__TASK DIRECTIONS__
In the entries below, filter for the word "timing" and copy every matching line.

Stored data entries
+ + + +
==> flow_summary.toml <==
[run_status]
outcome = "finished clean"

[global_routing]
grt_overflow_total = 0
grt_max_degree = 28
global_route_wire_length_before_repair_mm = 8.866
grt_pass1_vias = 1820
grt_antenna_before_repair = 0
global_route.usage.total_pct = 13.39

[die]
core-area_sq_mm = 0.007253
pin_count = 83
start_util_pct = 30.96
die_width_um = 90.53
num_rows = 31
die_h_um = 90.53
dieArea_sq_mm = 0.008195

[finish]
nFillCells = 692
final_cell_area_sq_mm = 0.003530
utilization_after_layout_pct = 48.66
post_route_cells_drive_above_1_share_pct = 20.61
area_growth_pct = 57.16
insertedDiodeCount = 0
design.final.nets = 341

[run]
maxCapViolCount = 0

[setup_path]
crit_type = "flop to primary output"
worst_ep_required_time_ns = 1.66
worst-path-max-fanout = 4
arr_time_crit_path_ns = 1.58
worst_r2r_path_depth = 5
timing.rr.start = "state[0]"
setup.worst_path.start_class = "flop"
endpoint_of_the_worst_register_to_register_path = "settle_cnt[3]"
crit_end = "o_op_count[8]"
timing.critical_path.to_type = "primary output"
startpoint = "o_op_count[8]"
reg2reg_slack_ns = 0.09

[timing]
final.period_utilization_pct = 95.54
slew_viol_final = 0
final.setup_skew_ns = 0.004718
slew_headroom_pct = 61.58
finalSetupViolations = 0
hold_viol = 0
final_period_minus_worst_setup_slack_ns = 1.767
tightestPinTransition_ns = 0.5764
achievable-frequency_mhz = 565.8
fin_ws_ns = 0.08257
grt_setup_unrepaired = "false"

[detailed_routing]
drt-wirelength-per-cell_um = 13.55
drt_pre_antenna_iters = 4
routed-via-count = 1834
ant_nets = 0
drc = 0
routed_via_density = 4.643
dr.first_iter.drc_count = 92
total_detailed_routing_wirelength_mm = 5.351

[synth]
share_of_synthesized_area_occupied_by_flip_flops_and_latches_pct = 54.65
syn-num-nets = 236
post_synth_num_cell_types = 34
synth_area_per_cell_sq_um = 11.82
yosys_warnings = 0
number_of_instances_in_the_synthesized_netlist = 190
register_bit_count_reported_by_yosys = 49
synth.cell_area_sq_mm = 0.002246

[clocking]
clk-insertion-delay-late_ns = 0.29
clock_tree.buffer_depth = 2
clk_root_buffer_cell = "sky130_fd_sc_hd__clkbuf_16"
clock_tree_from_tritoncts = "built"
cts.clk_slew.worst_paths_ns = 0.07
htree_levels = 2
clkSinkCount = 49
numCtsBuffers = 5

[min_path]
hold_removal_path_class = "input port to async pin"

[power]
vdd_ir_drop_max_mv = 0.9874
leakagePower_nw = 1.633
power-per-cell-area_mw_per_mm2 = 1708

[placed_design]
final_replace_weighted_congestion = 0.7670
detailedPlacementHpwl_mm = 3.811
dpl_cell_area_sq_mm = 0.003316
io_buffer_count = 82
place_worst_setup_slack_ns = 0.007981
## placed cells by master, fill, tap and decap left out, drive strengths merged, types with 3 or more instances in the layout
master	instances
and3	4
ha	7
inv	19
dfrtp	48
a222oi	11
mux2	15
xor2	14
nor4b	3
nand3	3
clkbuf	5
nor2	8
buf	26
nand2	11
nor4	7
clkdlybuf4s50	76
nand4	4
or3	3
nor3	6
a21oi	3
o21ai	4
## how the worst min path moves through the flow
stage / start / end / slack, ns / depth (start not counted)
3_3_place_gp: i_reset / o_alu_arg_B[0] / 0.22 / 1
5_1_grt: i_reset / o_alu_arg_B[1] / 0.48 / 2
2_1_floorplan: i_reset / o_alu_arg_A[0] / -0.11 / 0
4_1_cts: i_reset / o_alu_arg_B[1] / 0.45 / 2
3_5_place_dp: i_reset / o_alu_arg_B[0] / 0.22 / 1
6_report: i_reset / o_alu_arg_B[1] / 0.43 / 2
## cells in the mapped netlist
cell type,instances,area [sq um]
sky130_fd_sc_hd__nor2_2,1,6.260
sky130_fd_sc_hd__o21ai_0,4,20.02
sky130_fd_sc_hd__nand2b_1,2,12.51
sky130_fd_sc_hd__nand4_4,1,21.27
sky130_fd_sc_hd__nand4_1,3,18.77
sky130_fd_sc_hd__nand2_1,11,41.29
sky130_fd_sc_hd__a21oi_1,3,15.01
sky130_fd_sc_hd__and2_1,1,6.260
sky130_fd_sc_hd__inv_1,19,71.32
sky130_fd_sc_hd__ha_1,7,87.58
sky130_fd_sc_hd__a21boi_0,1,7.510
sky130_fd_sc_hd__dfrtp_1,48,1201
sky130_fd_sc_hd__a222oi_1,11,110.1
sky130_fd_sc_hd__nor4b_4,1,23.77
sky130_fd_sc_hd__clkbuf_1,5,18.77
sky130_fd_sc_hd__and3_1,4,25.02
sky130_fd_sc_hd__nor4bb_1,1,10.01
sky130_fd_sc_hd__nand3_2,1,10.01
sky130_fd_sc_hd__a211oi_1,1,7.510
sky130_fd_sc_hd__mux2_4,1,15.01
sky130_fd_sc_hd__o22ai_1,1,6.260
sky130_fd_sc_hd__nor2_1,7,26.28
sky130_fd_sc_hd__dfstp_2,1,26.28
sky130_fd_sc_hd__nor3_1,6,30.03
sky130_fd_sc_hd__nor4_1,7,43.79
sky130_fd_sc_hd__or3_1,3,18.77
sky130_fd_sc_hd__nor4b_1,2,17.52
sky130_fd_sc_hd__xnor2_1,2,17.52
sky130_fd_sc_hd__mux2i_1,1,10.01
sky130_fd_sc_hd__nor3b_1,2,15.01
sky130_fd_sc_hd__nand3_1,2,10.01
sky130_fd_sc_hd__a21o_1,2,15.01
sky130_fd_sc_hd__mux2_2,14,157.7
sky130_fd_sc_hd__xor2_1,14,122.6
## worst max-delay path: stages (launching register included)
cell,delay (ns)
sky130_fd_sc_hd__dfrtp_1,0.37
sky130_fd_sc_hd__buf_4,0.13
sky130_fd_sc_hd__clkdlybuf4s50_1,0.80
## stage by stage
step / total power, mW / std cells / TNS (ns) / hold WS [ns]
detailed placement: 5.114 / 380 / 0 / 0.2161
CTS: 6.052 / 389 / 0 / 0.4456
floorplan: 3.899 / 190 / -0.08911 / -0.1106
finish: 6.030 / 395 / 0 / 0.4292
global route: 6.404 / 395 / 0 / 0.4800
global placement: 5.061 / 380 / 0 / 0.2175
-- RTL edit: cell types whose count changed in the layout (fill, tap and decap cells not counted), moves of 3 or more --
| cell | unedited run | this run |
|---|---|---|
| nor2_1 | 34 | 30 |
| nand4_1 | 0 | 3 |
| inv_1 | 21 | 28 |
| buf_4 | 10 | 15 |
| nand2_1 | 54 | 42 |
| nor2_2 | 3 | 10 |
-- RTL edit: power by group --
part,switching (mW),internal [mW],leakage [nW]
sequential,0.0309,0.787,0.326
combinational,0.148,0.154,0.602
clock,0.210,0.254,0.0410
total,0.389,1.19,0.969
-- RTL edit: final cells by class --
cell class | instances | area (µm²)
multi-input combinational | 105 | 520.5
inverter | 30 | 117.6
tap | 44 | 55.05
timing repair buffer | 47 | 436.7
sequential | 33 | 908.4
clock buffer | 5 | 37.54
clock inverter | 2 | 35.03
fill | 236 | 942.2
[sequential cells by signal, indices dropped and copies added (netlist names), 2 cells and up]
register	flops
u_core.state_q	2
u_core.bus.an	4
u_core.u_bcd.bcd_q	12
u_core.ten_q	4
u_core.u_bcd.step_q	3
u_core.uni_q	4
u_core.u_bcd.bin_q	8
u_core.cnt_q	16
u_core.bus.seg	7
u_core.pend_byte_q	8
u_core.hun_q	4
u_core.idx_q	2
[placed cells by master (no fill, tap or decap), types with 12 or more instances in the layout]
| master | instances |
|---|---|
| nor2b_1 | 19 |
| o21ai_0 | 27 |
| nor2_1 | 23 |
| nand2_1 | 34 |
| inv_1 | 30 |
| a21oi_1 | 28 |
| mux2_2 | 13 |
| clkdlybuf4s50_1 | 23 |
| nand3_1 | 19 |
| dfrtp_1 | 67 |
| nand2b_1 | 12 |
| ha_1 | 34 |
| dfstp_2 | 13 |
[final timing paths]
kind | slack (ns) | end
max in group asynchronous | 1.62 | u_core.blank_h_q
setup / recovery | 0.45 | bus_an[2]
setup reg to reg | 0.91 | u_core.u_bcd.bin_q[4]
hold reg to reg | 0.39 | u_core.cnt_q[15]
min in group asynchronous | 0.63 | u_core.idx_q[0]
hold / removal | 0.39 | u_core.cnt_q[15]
--- src/rtl/spi_cmd_decoder.sv ---
// Byte-level SPI command decoder: parses 2-byte write and 3-byte read
// frames and drives the register file port; read data goes back to MISO.
module spi_cmd_decoder
  import pwm_regs_pkg::*;
#(
  parameter int                ADDR_W   = pwm_regs_pkg::ADDR_W,
  parameter logic [ADDR_W-1:0] ADDR_MAX = pwm_regs_pkg::ADDR_MAX
) (
  input  logic              clk,
  input  logic              rst,
  input  logic              cs_n,
  input  logic              byte_sync,
  input  logic [7:0]        data_in,
  output logic [7:0]        data_out,
  output logic [ADDR_W-1:0] reg_addr,
  output logic              reg_hi,
  output logic              wr_en,
  output logic [7:0]        wr_data,
  output logic              rd_en,
  input  logic [7:0]        rd_data,
  output logic              addr_err
);
  cmd_state_t        state_q, state_d;
  logic [7:0]        data_out_q, data_out_d;
  logic [ADDR_W-1:0] reg_addr_q, reg_addr_d;
  logic              reg_hi_q, reg_hi_d;
  logic              wr_en_q, wr_en_d;
  logic [7:0]        wr_data_q, wr_data_d;
  logic              rd_en_q, rd_en_d;
  logic              rd_ld_q, rd_ld_d;
  logic              addr_err_q, addr_err_d;
  logic              cs_sync;
  logic              cmd_ok, addr_ok;

  sync_2ff #(.RST_VAL(1'b1)) u_cs_sync (
    .clk (clk),
    .rst (rst),
    .d   (cs_n),
    .q   (cs_sync)
  );

  assign cmd_ok  = (data_in[ADDR_W-1:0] <= ADDR_MAX);
  assign addr_ok = (reg_addr_q <= ADDR_MAX);

  always_comb begin
    state_d    = state_q;
    data_out_d = data_out_q;
    reg_addr_d = reg_addr_q;
    reg_hi_d   = reg_hi_q;
    wr_en_d    = 1'b0;
    wr_data_d  = wr_data_q;
    rd_en_d    = 1'b0;
    rd_ld_d    = 1'b0;
    addr_err_d = addr_err_q;

    // Deselect beats everything, including a coincident byte.
    if (cs_sync) begin
      state_d    = IDLE;
      data_out_d = 8'h00;
    end else begin
      // rd_data is valid the cycle after rd_en; capture it then.
      rd_ld_d = rd_en_q;
      if (rd_ld_q) data_out_d = rd_data;
      if (byte_sync) begin
        unique case (state_q)
          IDLE: begin
            reg_addr_d = data_in[ADDR_W-1:0];
            reg_hi_d   = data_in[CMD_HI_BIT];
            if (!cmd_ok) addr_err_d = 1'b1;
            if (data_in[CMD_W_BIT]) begin
              state_d = WDATA;
            end else begin
              state_d = RTURN;
              rd_en_d = cmd_ok;
            end
          end
          WDATA: begin
            if (addr_ok) begin
              wr_en_d   = 1'b1;
              wr_data_d = data_in;
            end
            state_d = IDLE;
          end
          RTURN: state_d = RDATA;
          RDATA: begin
            state_d    = IDLE;
            data_out_d = 8'h00;
          end
          default: state_d = IDLE;
        endcase
      end
    end
  end

  always_ff @(posedge clk or posedge rst) begin
    if (rst) begin
      state_q    <= IDLE;
      data_out_q <= 8'h00;
      reg_addr_q <= '0;
      reg_hi_q   <= 1'b0;
      wr_en_q    <= 1'b0;
      wr_data_q  <= 8'h00;
      rd_en_q    <= 1'b0;
      rd_ld_q    <= 1'b0;
      addr_err_q <= 1'b0;
    end else begin
      state_q    <= state_d;
      data_out_q <= data_out_d;
      reg_addr_q <= reg_addr_d;
      reg_hi_q   <= reg_hi_d;
      wr_en_q    <= wr_en_d;
      wr_data_q  <= wr_data_d;
      rd_en_q    <= rd_en_d;
      rd_ld_q    <= rd_ld_d;
      addr_err_q <= addr_err_d;
    end
  end

  assign data_out = data_out_q;
  assign reg_addr = reg_addr_q;
  assign reg_hi   = reg_hi_q;
  assign wr_en    = wr_en_q;
  assign wr_data  = wr_data_q;
  assign rd_en    = rd_en_q;
  assign addr_err = addr_err_q;
endmodule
+ + + +
__YOUR SOLUTION__
timing.rr.start = "state[0]"
timing.critical_path.to_type = "primary output"
[timing]
timing repair buffer | 47 | 436.7
[final timing paths]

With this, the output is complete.